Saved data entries
# # # # #

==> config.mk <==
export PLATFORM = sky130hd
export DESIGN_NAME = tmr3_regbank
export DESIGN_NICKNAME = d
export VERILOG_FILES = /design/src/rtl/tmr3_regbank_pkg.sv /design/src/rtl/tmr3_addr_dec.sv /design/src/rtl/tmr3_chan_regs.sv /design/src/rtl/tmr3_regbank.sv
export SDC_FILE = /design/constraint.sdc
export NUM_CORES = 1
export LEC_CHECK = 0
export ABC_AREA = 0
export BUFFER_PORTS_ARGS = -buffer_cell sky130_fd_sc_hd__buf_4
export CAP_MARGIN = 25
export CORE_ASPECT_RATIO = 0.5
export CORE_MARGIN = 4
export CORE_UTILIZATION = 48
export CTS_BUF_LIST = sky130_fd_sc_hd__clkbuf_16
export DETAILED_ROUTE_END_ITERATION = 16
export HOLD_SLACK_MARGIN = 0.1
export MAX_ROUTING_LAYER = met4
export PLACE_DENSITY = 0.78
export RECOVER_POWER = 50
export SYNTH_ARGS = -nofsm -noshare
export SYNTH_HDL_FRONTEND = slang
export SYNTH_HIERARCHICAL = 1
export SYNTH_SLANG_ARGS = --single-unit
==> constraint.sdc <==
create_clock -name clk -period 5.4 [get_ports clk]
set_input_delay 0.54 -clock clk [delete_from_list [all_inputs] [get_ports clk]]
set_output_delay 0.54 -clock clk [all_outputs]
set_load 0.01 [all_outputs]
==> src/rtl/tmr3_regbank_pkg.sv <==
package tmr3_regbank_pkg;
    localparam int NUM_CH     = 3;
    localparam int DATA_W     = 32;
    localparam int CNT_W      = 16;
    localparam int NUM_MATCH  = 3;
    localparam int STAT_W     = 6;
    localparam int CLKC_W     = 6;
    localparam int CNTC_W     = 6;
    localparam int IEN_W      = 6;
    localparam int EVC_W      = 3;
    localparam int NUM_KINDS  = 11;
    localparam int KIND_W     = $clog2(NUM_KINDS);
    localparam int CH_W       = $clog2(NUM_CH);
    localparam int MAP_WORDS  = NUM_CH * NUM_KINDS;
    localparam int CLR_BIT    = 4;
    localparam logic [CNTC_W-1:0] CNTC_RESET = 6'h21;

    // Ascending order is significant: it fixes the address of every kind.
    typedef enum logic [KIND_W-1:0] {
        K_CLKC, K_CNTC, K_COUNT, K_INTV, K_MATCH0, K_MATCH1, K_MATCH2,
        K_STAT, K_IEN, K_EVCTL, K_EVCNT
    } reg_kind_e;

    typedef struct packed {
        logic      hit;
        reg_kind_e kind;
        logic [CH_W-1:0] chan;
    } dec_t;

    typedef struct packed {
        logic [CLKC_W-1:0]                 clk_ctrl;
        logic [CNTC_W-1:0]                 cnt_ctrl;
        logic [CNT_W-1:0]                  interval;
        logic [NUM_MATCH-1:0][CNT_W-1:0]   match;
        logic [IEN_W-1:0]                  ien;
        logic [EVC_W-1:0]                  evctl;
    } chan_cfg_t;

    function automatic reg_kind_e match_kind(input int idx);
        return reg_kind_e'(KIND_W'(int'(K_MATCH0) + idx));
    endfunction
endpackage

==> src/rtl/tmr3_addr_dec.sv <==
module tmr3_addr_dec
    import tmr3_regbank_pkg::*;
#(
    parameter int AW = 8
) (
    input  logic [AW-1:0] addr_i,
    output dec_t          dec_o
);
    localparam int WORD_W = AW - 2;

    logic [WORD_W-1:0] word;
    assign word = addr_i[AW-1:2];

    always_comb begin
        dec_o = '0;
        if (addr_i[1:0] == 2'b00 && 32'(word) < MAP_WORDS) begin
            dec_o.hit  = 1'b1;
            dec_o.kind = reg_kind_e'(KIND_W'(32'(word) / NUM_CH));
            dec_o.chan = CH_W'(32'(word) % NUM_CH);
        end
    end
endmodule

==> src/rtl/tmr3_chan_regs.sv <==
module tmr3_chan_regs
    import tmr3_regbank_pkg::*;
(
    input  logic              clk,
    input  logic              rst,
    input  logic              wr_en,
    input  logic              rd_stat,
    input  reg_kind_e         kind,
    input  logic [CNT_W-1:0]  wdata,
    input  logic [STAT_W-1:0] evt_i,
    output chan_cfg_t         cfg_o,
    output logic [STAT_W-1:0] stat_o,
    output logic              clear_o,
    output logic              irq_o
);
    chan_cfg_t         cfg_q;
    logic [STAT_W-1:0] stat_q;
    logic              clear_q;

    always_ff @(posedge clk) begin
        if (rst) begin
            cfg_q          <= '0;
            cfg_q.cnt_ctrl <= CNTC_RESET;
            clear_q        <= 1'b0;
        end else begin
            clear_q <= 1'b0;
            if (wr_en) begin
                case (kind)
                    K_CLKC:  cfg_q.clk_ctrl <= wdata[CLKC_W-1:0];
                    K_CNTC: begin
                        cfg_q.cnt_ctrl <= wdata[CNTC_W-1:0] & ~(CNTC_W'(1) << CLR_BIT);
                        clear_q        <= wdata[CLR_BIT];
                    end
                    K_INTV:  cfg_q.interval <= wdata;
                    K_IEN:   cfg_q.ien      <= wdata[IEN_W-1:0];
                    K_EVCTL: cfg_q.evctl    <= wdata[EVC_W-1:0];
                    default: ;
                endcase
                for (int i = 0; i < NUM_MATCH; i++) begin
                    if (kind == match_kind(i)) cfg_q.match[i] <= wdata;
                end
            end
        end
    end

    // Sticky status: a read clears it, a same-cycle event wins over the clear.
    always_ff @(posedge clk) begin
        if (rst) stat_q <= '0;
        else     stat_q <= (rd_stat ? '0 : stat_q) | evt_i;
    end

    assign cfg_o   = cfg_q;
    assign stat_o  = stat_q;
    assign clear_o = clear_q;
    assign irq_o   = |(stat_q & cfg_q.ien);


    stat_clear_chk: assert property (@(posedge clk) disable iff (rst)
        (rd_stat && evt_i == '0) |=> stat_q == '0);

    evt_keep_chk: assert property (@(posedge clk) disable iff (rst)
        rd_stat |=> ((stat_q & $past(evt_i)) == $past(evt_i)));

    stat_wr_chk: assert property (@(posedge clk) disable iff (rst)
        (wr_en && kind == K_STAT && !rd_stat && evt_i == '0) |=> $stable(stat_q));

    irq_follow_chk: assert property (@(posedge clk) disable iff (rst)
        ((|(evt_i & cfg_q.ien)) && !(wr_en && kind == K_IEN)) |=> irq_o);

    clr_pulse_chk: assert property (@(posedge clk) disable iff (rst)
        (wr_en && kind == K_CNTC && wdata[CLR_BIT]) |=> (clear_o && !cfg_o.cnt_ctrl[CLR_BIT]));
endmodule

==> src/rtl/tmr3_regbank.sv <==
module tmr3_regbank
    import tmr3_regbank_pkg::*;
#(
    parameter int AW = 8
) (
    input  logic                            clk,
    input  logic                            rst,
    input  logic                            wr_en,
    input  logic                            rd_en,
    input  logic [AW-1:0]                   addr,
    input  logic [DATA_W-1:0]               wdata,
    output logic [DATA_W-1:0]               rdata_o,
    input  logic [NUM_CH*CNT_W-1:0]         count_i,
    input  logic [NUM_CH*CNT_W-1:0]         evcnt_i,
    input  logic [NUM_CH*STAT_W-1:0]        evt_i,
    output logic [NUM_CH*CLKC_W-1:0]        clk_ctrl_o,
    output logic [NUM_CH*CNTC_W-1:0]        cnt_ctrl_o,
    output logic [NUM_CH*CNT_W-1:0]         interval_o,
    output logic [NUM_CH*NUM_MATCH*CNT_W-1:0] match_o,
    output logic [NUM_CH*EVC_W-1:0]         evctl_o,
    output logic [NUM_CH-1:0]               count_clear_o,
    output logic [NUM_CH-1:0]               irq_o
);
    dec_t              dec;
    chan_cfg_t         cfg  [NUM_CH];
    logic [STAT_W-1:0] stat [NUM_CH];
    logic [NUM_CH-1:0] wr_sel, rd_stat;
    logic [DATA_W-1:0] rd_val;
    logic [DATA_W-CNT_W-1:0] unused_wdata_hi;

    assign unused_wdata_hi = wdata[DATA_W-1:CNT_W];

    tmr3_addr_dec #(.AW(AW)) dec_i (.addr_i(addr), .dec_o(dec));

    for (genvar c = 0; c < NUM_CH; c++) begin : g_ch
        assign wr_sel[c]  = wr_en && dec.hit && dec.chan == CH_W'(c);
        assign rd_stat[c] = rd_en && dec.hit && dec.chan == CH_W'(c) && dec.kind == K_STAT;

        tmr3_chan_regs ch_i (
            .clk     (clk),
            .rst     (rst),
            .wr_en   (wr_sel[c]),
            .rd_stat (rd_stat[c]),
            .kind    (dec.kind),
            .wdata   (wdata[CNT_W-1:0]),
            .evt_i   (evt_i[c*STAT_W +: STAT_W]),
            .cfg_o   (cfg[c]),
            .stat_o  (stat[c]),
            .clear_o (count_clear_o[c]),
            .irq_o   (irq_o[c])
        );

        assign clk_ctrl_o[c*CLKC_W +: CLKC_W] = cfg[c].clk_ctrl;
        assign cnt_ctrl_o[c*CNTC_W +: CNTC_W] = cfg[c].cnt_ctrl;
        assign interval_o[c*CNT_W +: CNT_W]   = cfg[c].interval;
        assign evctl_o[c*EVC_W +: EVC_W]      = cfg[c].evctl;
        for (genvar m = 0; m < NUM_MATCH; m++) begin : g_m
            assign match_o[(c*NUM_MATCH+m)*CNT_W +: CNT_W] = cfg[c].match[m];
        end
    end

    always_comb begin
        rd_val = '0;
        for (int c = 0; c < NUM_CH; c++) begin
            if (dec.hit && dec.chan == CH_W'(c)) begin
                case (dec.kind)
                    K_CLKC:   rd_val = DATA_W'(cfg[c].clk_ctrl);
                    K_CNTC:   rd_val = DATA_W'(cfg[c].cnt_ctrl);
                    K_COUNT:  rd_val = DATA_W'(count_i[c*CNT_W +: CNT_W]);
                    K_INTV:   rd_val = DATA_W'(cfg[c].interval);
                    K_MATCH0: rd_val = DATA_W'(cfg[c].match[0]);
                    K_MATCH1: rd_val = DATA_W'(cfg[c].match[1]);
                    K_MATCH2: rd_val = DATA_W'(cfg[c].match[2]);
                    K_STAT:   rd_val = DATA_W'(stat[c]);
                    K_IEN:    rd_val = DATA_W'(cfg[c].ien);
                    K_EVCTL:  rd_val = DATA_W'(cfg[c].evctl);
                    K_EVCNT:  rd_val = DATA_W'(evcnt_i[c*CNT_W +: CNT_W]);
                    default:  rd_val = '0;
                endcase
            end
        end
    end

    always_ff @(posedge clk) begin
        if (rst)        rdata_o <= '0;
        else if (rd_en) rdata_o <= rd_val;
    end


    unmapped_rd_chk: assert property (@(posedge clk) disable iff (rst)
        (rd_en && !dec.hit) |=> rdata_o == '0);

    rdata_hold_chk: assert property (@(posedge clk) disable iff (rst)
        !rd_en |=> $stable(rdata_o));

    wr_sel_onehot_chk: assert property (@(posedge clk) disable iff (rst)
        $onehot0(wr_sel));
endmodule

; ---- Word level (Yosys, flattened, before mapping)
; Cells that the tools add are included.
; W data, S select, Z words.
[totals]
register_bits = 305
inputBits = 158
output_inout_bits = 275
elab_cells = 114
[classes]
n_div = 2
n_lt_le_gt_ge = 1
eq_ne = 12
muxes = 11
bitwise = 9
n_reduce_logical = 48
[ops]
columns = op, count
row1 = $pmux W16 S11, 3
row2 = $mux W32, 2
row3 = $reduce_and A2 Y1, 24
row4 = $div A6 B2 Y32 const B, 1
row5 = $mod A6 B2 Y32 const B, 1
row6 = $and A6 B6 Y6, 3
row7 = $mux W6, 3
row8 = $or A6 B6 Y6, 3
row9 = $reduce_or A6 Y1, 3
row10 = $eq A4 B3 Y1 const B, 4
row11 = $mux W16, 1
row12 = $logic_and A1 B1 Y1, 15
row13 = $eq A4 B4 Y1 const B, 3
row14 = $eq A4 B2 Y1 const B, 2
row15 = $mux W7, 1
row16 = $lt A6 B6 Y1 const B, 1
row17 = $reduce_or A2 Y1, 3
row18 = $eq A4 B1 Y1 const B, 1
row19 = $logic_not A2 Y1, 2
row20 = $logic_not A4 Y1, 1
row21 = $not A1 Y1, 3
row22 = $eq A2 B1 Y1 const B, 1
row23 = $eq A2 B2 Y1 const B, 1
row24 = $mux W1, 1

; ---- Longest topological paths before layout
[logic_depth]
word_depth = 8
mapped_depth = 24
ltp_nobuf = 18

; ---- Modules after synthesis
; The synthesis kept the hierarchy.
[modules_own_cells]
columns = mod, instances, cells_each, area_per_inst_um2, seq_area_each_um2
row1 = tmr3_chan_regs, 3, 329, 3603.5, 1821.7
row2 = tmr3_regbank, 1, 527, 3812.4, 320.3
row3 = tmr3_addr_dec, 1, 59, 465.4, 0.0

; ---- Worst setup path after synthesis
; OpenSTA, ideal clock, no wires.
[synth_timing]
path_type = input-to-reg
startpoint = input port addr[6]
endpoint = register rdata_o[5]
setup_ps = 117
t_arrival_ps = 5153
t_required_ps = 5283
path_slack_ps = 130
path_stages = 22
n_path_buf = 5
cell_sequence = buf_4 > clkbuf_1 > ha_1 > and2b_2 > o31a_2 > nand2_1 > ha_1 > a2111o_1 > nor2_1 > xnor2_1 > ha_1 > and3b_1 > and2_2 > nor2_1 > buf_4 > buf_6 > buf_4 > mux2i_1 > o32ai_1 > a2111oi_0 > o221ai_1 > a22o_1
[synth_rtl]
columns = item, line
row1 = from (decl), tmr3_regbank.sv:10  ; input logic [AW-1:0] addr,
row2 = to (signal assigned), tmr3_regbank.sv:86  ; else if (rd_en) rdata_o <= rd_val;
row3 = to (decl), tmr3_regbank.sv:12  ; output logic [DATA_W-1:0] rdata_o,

# # # # #

-- EXERCISE GOAL --
The answer must consist of every line from the data that contains the word "after".

-- EXERCISE RESPONSE --
; ---- Modules after synthesis
; ---- Worst setup path after synthesis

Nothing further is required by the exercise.